In a paper published in October on the academic prepress site Arxiv, Lisandro Kaunitz from the University of Tokyo, Shenjun Zhong from Monash University in Australia, and Javier Kriener of Brazilian tech company CargoX, reveal a successful strategy for exploiting weaknesses inherent in the online sports betting industry.
The researchers demonstrate a mathematical approach to betting on soccer matches that produced a theoretical 3.5% return over a 10-year period, and an actual, real-money return of 8.5% over five months.
(This success did not go unnoticed by the bookies, by the way, more of which later.)
To construct their betting system, Kaunitz and his colleagues ditched the strategy often employed by professional gamblers – building a computer program that calculates the likely outcome of games more accurately than the one used by bookmakers.
Doing that, they decided, was a hiding to nowhere. The global online gambling industry accounts for more than $452 billion in turnover each year, and employs an army of data analysists and statisticians that is second to none.
Instead, they decided to identify and take advantage of weaknesses inherent in the industry’s own system.
In a pure gambling model, the outcome of any bet should be “fair” – that is, the odds paid should be the exact inverse of the probability of the result. In such a model, over time, neither the bettor nor the bookie makes a profit. Bookmakers, therefore, routinely offer odds that are less than fair – meaning they scrape a bit extra off every wager, win or lose.
Kaunitz’s team looked at historical odds offered on 479,440 soccer games by 32 online bookmakers across 818 leagues around the world for the decade up to 2015. In doing so, they noticed something very interesting – every now and then odds that were above fair value were offered.
There were two main reasons for this. The first arose from simple calculation errors, leading to a company offering outlier odds. The second was deliberate, with companies offering over-the-odds returns on less likely results as a way of attracting extra revenue to defray losses.
The researchers wrote a software programme that identified these opportunities and immediately placed a $50 bet on them. Running the numbers across the decade, the system placed just over 50,000 bets and reaped a profit of $98,865.
As a control, the researchers also placed an equivalent number of randomly chosen bets – and repeated the exercise 2000 times. On average, each run, they lost $93,000.
“The probability of obtaining a return greater than or equal to $98,865 in 56,435 bets using a random bet strategy is less than one in a billion,” they report.
Having established proof-of-concept, the team then ran the numbers using real-time odds offered in the hours before kick-off and once more came out in front
“At this point,” they write, “we decided to place bets with real money.”
To this end, they employed someone to lodge $50 wagers when the program indicated a better-than-fair possibility. The exercise was more constrained than the previous simulations, with a lot fewer actual bets placed. This, the researchers explain, was because they “did not have a dedicated operator betting on all available opportunities 24 hours a day and as a result we missed many of the bets that appeared on the dashboard”.

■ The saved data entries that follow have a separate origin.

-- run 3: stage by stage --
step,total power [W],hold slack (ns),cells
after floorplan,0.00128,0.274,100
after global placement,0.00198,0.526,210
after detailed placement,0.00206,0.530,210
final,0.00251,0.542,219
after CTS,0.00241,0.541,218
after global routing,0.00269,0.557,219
===== src/rtl/sram_arbiter.sv =====
// Round-robin two-port arbiter and strobe sequencer for an asynchronous 256Kx8 SRAM.
// States: IDLE grant | RD OE pulse | WSETUP, WPULSE, WHOLD write phases | DONE ack, bus released
module sram_arbiter #(
    parameter int unsigned RD_CYCLES = 2,
    parameter int unsigned WE_CYCLES = 2
) (
    input  logic        clk,
    input  logic        reset_n,
    input  logic        p0_req,
    input  logic        p0_rnw,
    input  logic [17:0] p0_addr,
    input  logic [7:0]  p0_wdata,
    output logic [7:0]  p0_rdata,
    output logic        p0_ack,
    input  logic        p1_req,
    input  logic        p1_rnw,
    input  logic [17:0] p1_addr,
    input  logic [7:0]  p1_wdata,
    output logic [7:0]  p1_rdata,
    output logic        p1_ack,
    output logic        busy,
    output logic        RAMCS_b,
    output logic        RAMOE_b,
    output logic        RAMWE_b,
    output logic [17:0] ADR,
    output logic [7:0]  dat_out,
    output logic        dat_oe,
    input  logic [7:0]  dat_in
);

    typedef enum logic [2:0] {
        S_IDLE, S_RD, S_WSETUP, S_WPULSE, S_WHOLD, S_DONE
    } state_t;

    localparam logic [3:0] RD_LOAD = 4'(RD_CYCLES - 1);
    localparam logic [3:0] WE_LOAD = 4'(WE_CYCLES - 1);

    state_t      state_q, state_d;
    logic [3:0]  cnt_q, cnt_d;
    logic        last_q, last_d;
    logic        gnt_q, gnt_d;
    logic        rnw_q, rnw_d;
    logic [17:0] addr_q, addr_d;
    logic [7:0]  wdata_q, wdata_d;
    logic        cs_q, cs_d, oe_q, oe_d, we_q, we_d, doe_q, doe_d;
    logic        ack0_q, ack0_d, ack1_q, ack1_d;
    logic [7:0]  rdata0_q, rdata0_d, rdata1_q, rdata1_d;
    logic        sel;

    // Port 1 wins when alone, or when both ask and port 0 was served last.
    assign sel = p1_req & (~p0_req | ~last_q);

    always_ff @(posedge clk) begin
        if (!reset_n) begin
            state_q  <= S_IDLE;
            cnt_q    <= 4'd0;
            last_q   <= 1'b1;
            gnt_q    <= 1'b0;
            rnw_q    <= 1'b1;
            addr_q   <= 18'd0;
            wdata_q  <= 8'd0;
            cs_q     <= 1'b1;
            oe_q     <= 1'b1;
            we_q     <= 1'b1;
            doe_q    <= 1'b0;
            ack0_q   <= 1'b0;
            ack1_q   <= 1'b0;
            rdata0_q <= 8'd0;
            rdata1_q <= 8'd0;
        end else begin
            state_q  <= state_d;
            cnt_q    <= cnt_d;
            last_q   <= last_d;
            gnt_q    <= gnt_d;
            rnw_q    <= rnw_d;
            addr_q   <= addr_d;
            wdata_q  <= wdata_d;
            cs_q     <= cs_d;
            oe_q     <= oe_d;
            we_q     <= we_d;
            doe_q    <= doe_d;
            ack0_q   <= ack0_d;
            ack1_q   <= ack1_d;
            rdata0_q <= rdata0_d;
            rdata1_q <= rdata1_d;
        end
    end

    always_comb begin
        state_d = state_q;
        cnt_d   = cnt_q;
        last_d  = last_q;
        gnt_d   = gnt_q;
        rnw_d   = rnw_q;
        addr_d  = addr_q;
        wdata_d = wdata_q;
        case (state_q)
            S_IDLE: begin
                if (p0_req || p1_req) begin
                    gnt_d   = sel;
                    last_d  = sel;
                    rnw_d   = sel ? p1_rnw : p0_rnw;
                    addr_d  = sel ? p1_addr : p0_addr;
                    wdata_d = sel ? p1_wdata : p0_wdata;
                    if (rnw_d) begin
                        state_d = S_RD;
                        cnt_d   = RD_LOAD;
                    end else begin
                        state_d = S_WSETUP;
                    end
                end
            end
            S_RD: begin
                if (cnt_q == 4'd0) state_d = S_DONE;
                else cnt_d = cnt_q - 4'd1;
            end
            S_WSETUP: begin
                state_d = S_WPULSE;
                cnt_d   = WE_LOAD;
            end
            S_WPULSE: begin
                if (cnt_q == 4'd0) state_d = S_WHOLD;
                else cnt_d = cnt_q - 4'd1;
            end
            S_WHOLD: state_d = S_DONE;
            S_DONE:  state_d = S_IDLE;
            default: state_d = S_IDLE;
        endcase
    end

    // Strobes are decoded from the next state so the pins change on the same edge as the state.
    always_comb begin
        cs_d     = 1'b1;
        oe_d     = 1'b1;
        we_d     = 1'b1;
        doe_d    = 1'b0;
        ack0_d   = 1'b0;
        ack1_d   = 1'b0;
        rdata0_d = rdata0_q;
        rdata1_d = rdata1_q;
        case (state_d)
            S_RD: begin
                cs_d = 1'b0;
                oe_d = 1'b0;
            end
            S_WSETUP, S_WHOLD: begin
                cs_d  = 1'b0;
                doe_d = 1'b1;
            end
            S_WPULSE: begin
                cs_d  = 1'b0;
                doe_d = 1'b1;
                we_d  = 1'b0;
            end
            S_DONE: begin
                ack0_d = ~gnt_d;
                ack1_d = gnt_d;
            end
            default: ;
        endcase
        if (state_q == S_RD && cnt_q == 4'd0) begin
            if (gnt_q) rdata1_d = dat_in;
            else       rdata0_d = dat_in;
        end
    end

    assign busy     = (state_q != S_IDLE);
    assign RAMCS_b  = cs_q;
    assign RAMOE_b  = oe_q;
    assign RAMWE_b  = we_q;
    assign ADR      = addr_q;
    assign dat_out  = wdata_q;
    assign dat_oe   = doe_q;
    assign p0_ack   = ack0_q;
    assign p1_ack   = ack1_q;
    assign p0_rdata = rdata0_q;
    assign p1_rdata = rdata1_q;

endmodule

Nevertheless, over five months the team laid 265 bets and made a profit of $957 – a return on investment of 8.5%.
That level of income over outlay is equivalent to or better than many stockmarket or property investments. Before anyone rushes out and seeks to duplicate the team’s results, aiming to live a happy life as a professional gambler, however, it is essential to remember that after months of profitable betting the researchers also confirmed another, somewhat less scientific, fact of life.
The house always wins.
After a while, it seems as if the data analysts employed by the online betting companies noticed that the researchers were enjoying a return significantly above chance.
“Although we played according to the sports betting industry rules, a few months after we began to place bets with actual money bookmakers started to severely limit our accounts,” Kaunitz and colleagues report.
Suddenly, bets were being refused, or wagers limited. The researchers were locked out of certain games. These interferences, they note, were “unlikely to be purely random”.
“For these reasons,” they conclude, “and because bookmakers’ restrictions turned the betting experience increasingly difficult, we decided to end our betting experiment.”